# [Goal of the exercise]
For each line below that includes the string "instances", show the whole line.

(Data records)
=== Begin Enclosure ===
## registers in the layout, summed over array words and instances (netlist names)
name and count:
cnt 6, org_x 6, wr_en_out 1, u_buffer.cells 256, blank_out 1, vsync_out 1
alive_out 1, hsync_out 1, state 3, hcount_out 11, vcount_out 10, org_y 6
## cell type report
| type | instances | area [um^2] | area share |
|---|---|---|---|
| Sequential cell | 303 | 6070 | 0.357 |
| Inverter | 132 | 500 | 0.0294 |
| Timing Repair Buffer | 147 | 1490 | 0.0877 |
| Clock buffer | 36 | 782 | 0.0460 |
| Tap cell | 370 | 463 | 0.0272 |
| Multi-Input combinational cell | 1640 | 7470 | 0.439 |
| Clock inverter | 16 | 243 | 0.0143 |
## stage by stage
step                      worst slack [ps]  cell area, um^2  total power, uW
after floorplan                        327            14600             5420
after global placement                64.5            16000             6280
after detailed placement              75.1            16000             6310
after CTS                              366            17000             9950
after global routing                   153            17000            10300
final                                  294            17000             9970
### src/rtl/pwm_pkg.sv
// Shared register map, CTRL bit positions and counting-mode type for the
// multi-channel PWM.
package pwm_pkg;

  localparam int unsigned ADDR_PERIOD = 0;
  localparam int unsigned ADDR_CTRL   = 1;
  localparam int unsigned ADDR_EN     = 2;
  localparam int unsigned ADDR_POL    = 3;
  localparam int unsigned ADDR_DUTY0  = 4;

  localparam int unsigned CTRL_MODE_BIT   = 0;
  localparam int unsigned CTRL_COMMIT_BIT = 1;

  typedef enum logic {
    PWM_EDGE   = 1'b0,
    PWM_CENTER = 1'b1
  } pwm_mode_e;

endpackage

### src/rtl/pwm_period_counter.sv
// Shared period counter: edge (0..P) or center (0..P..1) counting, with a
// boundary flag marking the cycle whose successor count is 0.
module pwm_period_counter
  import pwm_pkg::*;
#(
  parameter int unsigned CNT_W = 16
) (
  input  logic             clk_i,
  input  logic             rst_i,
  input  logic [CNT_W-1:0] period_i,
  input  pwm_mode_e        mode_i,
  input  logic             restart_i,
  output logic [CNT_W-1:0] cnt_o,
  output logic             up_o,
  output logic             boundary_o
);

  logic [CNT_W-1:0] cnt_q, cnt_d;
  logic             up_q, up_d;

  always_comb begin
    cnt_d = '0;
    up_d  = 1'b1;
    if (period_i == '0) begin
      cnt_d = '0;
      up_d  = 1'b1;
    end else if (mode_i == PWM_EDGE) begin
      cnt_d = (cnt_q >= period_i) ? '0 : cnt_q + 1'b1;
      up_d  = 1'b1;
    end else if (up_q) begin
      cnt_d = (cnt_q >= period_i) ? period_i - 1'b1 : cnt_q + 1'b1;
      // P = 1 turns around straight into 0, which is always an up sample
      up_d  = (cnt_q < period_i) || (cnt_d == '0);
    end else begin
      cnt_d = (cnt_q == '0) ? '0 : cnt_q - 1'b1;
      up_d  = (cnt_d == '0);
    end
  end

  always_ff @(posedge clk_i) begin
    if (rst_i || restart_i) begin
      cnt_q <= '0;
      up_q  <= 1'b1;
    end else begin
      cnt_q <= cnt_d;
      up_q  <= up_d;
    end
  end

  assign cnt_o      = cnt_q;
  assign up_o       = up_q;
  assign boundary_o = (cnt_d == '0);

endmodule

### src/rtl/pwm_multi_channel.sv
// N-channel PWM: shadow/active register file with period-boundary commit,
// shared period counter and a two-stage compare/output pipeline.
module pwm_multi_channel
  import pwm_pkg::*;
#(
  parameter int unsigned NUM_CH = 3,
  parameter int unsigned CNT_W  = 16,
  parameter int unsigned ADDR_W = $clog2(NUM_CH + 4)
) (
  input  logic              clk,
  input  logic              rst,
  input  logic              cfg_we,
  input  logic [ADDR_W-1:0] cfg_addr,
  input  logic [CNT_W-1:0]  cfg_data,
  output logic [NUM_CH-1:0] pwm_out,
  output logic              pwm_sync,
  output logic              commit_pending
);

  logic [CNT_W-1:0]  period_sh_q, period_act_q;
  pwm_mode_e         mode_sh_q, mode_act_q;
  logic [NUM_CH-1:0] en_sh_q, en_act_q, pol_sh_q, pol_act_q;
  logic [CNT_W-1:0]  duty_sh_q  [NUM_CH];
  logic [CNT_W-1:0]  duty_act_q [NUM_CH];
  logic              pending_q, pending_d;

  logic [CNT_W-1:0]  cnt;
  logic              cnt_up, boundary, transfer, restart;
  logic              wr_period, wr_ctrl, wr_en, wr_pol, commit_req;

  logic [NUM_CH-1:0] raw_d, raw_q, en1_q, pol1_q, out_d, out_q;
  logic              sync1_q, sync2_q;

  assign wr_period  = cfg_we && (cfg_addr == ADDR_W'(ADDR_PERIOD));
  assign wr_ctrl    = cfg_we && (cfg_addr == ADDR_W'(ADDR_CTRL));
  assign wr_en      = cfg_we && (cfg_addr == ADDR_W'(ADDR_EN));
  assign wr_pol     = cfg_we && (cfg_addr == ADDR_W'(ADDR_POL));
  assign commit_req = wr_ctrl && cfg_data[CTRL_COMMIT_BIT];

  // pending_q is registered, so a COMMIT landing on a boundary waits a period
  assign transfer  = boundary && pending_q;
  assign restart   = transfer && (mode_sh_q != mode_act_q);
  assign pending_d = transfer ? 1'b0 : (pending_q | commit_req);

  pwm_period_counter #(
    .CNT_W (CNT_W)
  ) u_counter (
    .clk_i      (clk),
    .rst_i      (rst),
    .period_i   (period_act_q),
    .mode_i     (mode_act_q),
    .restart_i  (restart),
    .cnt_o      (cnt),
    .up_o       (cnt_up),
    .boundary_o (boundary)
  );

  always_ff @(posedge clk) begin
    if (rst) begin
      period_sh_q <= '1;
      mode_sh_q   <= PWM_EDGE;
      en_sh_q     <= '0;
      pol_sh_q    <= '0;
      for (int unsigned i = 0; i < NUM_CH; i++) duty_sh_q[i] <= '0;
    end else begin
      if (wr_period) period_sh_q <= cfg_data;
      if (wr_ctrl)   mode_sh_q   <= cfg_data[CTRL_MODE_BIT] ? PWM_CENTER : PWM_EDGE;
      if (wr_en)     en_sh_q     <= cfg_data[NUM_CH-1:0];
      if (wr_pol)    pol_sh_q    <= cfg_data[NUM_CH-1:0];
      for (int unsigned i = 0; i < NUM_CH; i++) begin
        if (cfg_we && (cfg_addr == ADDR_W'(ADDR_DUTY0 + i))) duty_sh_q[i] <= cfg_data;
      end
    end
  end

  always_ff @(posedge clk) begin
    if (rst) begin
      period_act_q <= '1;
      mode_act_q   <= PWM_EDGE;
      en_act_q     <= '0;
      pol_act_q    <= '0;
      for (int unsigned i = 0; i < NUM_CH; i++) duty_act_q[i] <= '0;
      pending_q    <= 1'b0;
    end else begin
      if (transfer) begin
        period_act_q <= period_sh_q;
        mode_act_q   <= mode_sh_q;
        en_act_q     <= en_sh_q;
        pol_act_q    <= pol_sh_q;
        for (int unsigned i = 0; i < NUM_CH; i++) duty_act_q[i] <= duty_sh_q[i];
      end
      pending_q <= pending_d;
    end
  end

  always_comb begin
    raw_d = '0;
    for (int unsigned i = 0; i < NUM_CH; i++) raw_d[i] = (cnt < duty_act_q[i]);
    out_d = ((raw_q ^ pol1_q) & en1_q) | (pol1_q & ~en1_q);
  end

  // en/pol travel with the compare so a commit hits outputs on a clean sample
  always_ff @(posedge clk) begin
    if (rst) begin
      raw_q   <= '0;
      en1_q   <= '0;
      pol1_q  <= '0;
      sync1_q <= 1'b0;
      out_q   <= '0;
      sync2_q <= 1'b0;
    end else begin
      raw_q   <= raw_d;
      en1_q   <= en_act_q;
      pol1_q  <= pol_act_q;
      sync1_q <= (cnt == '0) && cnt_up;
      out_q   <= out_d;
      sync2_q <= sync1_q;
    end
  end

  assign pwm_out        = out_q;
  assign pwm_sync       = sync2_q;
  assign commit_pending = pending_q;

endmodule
=== End Enclosure ===
# [Exercise answer]
## registers in the layout, summed over array words and instances (netlist names)
| type | instances | area [um^2] | area share |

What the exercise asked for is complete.